Además de la presencia recurrente en mis días de mi maestro y del amo al cual se supone que debía servir, no podía decir que tuviera algo que se pareciera a la compañía de alguien en la corte. El día en que robé uno de sus libros de conjuros a mi maestro, no me paré a ver cuál me estaba llevando. Quería invocar a un atronach; porque los tenía prohibidos. Contaba con tiempo limitado y bastó con leer la palabra "atronach" en la cubierta para tomarlo y huir al haber advertido a mi maestro rondando cerca. Ya al cobijo de los bosques, lejos del castillo, cuando revisaba el tomo mágico, en la primera página aparecía el grabado de una silueta femenina con grandes cuernos sobre la cabeza. No sabía qué tipo de atronach era, hasta que me sumí en la lectura del tomo y descubrí que se trataba de una criatura daedra de las llamas. A partir de ahí, no descansé hasta haber conseguido, después de varios días de intentarlo, abrir el portal a Infernace con la ayuda del tomo. Y después de ello, tras haber pronunciado las palabras de invocación correctamente, mi atronach apareció frente a mí, envuelta en llamas; resplandeciente, llena de colores, emitiendo un calor vibrante...
Ella fue mi primer contacto con el fuego. Haber sido capaz de dominar un elemento tan destructivo y poderoso me hizo sentir en control por primera vez en mi vida.

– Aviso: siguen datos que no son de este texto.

Context: an optimization exercise on an open-source flow, tuned for small area, a short achievable clock period and few clock cycles per item. The choices shown serve that exercise and are no tape-out recipe. The RTL was checked by simulation tests, not by an equivalence proof against the original design. Power figures rest on the tool's default switching activity, not on a simulated workload.

Setup of the previous run:
==> module kg9_divider, before the edit <==
module kg9_divider (
    input  wire        clk,
    input  wire        rst,
    input  wire        start,
    input  wire        sgn,
    input  wire [63:0] a,
    input  wire [63:0] b,
    output reg         ready,
    output reg         done,
    output wire [63:0] q,
    output wire [63:0] r,
    output reg         exc
);
    reg st_idle, st_s1, st_it, st_f1;
    reg [63:0] R;       
    reg [63:0] E;       
    reg [63:0] Q;       
    reg [6:0]  na, nb;  
    reg [5:0]  cnt;     
    reg        a_neg, b_neg;
    reg        x;       
    reg        inv;     
    reg [7:0]  zg;      
    reg        first;   
    reg        ex;      
    assign q = Q;
    assign r = R;
    reg  xc;                    
    wire neg_q = ~x;
    wire fill  = ~a_neg;        
    function [6:0] bitlen(input [63:0] v);
        integer i;
        begin
            bitlen = 7'd0;
            for (i = 0; i < 64; i = i + 1)
                if (v[i]) bitlen = i + 1;
        end
    endfunction
    wire in_a_neg = sgn & a[63];
    wire in_b_neg = sgn & b[63];
    wire [7:0] dn = {1'b0, na} - {1'b0, nb};
    wire [5:0] sh = dn[5:0];            
    wire       b_zero = (nb == 7'd0);
    wire       q_zero = dn[7];
    wire       s1_exit = b_zero | q_zero;
    reg  [64:0] kg, kp, kgn, kpn;
    integer kl, kk;
    always @* begin
        kg = {R & E, xc};
        kp = {R ^ E, 1'b0};
        for (kl = 0; kl < 7; kl = kl + 1) begin
            kgn = kg; kpn = kp;
            for (kk = 0; kk < 65; kk = kk + 1)
                if (kk >= (1 << kl)) begin
                    kgn[kk] = kg[kk] | (kp[kk] & kg[kk - (1 << kl)]);
                    kpn[kk] = kp[kk] & kp[kk - (1 << kl)];
                end
            kg = kgn; kp = kpn;
        end
    end
    wire [64:0] sum = {kg[64], (R ^ E) ^ kg[63:0]};
    wire        fits = sum[64] ^ a_neg;
    wire [7:0]  sum_nz;
    genvar gi;
    generate
        for (gi = 0; gi < 8; gi = gi + 1) begin : g_nz
            assign sum_nz[gi] = |sum[8*gi+7:8*gi];
        end
    endgenerate
    wire        last_zero = (zg == 8'd0);
    reg         m1;
    wire        evp = ~first & last_zero & a_neg & ~ex;
    wire use_c = neg_q & (sum[63] ^ ~a_neg);
    reg [63:0] eal;
    integer si;
    always @* begin
        eal = E ^ {64{x}};
        for (si = 0; si < 6; si = si + 1)
            if (sh[si]) eal = (eal << (1 << si)) | ({64{x}} & ((64'd1 << (1 << si)) - 64'd1));
    end
    wire newbit = ((ex | evp) ? 1'b0 : fits) ^ inv;
    wire last   = (cnt == 6'd0);
    wire fin = (st_s1 & s1_exit) | (st_it & last & ~a_neg) | st_f1;
    always @(posedge clk) begin
        if (rst) begin
            st_idle <= 1'b1;
            ready <= 1'b1;
            st_s1 <= 1'b0; st_it <= 1'b0; st_f1 <= 1'b0;
            done <= 1'b0;
        end else begin
            done    <= fin;
            ready   <= (ready & ~start) | fin;
            st_idle <= (st_idle & ~start) | fin;
            st_s1   <= st_idle & start;
            st_it   <= (st_s1 & ~s1_exit) | (st_it & ~last);
            st_f1   <= st_it & last & a_neg;
        end
    end
    always @(posedge clk) begin
        if (st_idle) begin
            R <= a;
            E <= b;
            a_neg <= in_a_neg;
            b_neg <= in_b_neg;
            x <= ~(in_a_neg ^ in_b_neg);
            xc <= ~(in_a_neg ^ in_b_neg);
            na <= bitlen(in_a_neg ? {~a[62:0], 1'b1} : a);
            nb <= bitlen(in_b_neg ? (~b | 64'd1) : b);
        end
        if (st_s1) begin
            cnt <= sh;
            ex  <= 1'b0;
            zg  <= sum_nz;
            first <= 1'b1;
            inv <= use_c;
            exc <= b_zero;
            if (s1_exit) begin
                Q <= 64'd0;
            end else begin
                Q <= {64{use_c}};
                if (use_c) R <= sum[63:0];
                E <= eal;
            end
        end
        if (st_it) begin
            begin
                if (first) m1 <= last_zero & a_neg & ~b_neg;
                if (fits) R <= sum[63:0];
                Q <= {Q[62:1], Q[0] ^ evp, newbit};
                zg <= sum_nz;
                first <= 1'b0;
                if (evp) ex <= 1'b1;
                if (!last) begin
                    E <= {fill, E[63:1]};
                    cnt <= cnt - 6'd1;
                end
            end
        end
        if (st_f1) begin
            if (ex | evp) R <= sum[63:0];
            Q <= m1 ? {64{1'b1}} : {Q[63:1], Q[0] ^ evp};
            exc <= b_neg & Q[63];
        end
    end
endmodule
clock: 8.0 ns
lec_check: 0
cap_margin: 20
core_margin: 2
core_utilization: 40
setup_slack_margin: 4.0
slew_margin: 20
run.sh (not shown) runs the stock make flow with config.mk's settings and CLKGATE_MAP_FILE= SYNTH_SCRIPT=/design/flow/synth_recipe.tcl, a recipe that flattens the netlist after the stock synthesis.
Testbench counts of the previous run, summed over its fixed seeds: cycles 56,892, ops 3,200.
Input changes introduced in the current run (baseline for comparison: the previous run):
-- flow/design.v --
<<< the previous run, line 6
    input  wire [63:0] a,
    input  wire [63:0] b,
    output reg         ready,
    output reg         done,
    output wire [63:0] q,
>>> the current run, line 6
    input  wire [63:0] a,
    input  wire [63:0] b,
    output wire        ready,
    output reg         done,
    output wire [63:0] q,
<<< the previous run, line 24
    reg        first;   
    reg        ex;      
    assign q = Q;
    assign r = R;
>>> the current run, line 24
    reg        first;   
    reg        ex;      
    assign ready = st_idle;
    assign q = Q;
    assign r = R;
<<< the previous run, line 69
    endgenerate
    wire        last_zero = (zg == 8'd0);
    reg         m1;
    wire        evp = ~first & last_zero & a_neg & ~ex;
>>> the current run, line 70
    endgenerate
    wire        last_zero = (zg == 8'd0);
    wire        sum_zero  = (sum_nz == 8'd0);
    reg         m1;
    wire        evp = ~first & last_zero & a_neg & ~ex;
<<< the previous run, line 81
    wire newbit = ((ex | evp) ? 1'b0 : fits) ^ inv;
    wire last   = (cnt == 6'd0);
    wire fin = (st_s1 & s1_exit) | (st_it & last & ~a_neg) | st_f1;
    always @(posedge clk) begin
        if (rst) begin
            st_idle <= 1'b1;
            ready <= 1'b1;
            st_s1 <= 1'b0; st_it <= 1'b0; st_f1 <= 1'b0;
            done <= 1'b0;
        end else begin
            done    <= fin;
            ready   <= (ready & ~start) | fin;
            st_idle <= (st_idle & ~start) | fin;
            st_s1   <= st_idle & start;
            st_it   <= (st_s1 & ~s1_exit) | (st_it & ~last);
            st_f1   <= st_it & last & a_neg;
        end
    end
>>> the current run, line 83
    wire newbit = ((ex | evp) ? 1'b0 : fits) ^ inv;
    wire last   = (cnt == 6'd0);
    always @(posedge clk) begin
        if (rst) begin
            st_idle <= 1'b1;
            st_s1 <= 1'b0; st_it <= 1'b0; st_f1 <= 1'b0;
            done <= 1'b0;
        end else begin
            done <= 1'b0;
            if (st_idle && start) begin
                st_idle <= 1'b0;
                st_s1 <= 1'b1;
            end
            if (st_s1) begin
                st_s1 <= 1'b0;
                if (s1_exit) begin
                    done <= 1'b1;
                    st_idle <= 1'b1;
                end else begin
                    st_it <= 1'b1;
                end
            end
            if (st_it) begin
                if (last && !(a_neg && (ex || evp || sum_zero || (first && last_zero)))) begin
                    done <= 1'b1;
                    st_it <= 1'b0;
                    st_idle <= 1'b1;
                end else if (last) begin
                    st_it <= 1'b0;
                    st_f1 <= 1'b1;
                end
            end
            if (st_f1) begin
                done <= 1'b1;
                st_f1 <= 1'b0;
                st_idle <= 1'b1;
            end
        end
    end
- The final layout from the current run, which completed every stage, passed the timing, DRC and antenna checks at the end of the flow.
- When the current run is set beside the previous run, its slack of the critical path turns out to be 0.18 ns smaller.
- Diff the previous run -> the current run: number of H-tree levels was more or less identical; synthesized cell area went up by about 4%; area used by multi-input combinational logic went up by about 11%; relative contribution of the clock network to total power went down by 0.2 points.
- Minimum period implied by the final worst setup slack ended up 0.18 ns higher on the current run than on the previous run.
- Mean instance size in the synthesized netlist, the current run and the previous run: larger value in the previous run
- Taking the previous run over the current run, the clock-buffer cell count ratio works out to 0.846.
- E[49] as the last element of the critical path was reported by the previous run, and done by the current run.
- The current run ended up with met4 as its topmost layer with routed signal wires; the previous run ended up with met5.
Testbench counts of the current run, summed over its fixed seeds: cycles 56,399, ops 3,200.

[separate check: timing with driven ports]
How much do the figures lean on ideal ports? The routed layouts below were timed once more, with nothing changed but the port constraints.
Step 1, drivers: a clkbuf_16 drives clk and a buf_2 each remaining input, both assumed.
Step 2 also shifts input and output timing later by t, the mid clock arrival at the registers, as if the neighbouring blocks saw the same clock.
Slacks: ideal ports / drivers / drivers and shift; pairs: ideal ports / drivers.
run	shift t [ns]	setup slack, ns	worst slew at a driven data input, ns	cell pins on the clock port's net
the previous run	0.648	4.021 / 4.021 / 3.578	0.06	1
the current run	0.667	3.837 / 3.837 / 3.428	0.06	1
After both steps setup and hold are still met in every run listed. The setup slack of the previous run, which loses most, moves by 0.000 ns with the drivers and by -0.443 ns with both steps.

En aquel instante decidí que me convertiría en un hechicero piromante. Y también decidí que usaría ese poder para ser libre un día.
No recordaba mucho sobre la mujer que había sido mi madre... Pero recordaba su nombre. Y resolví que no podía haber un nombre mejor para la criatura gracias a la cual estaba a punto de renacer.
De esa manera fue que, durante el primer encuentro con mi atronach cuando era muy niño, terminé dando a la dama ígnea el nombre de Ysyn. El nombre de mi madre.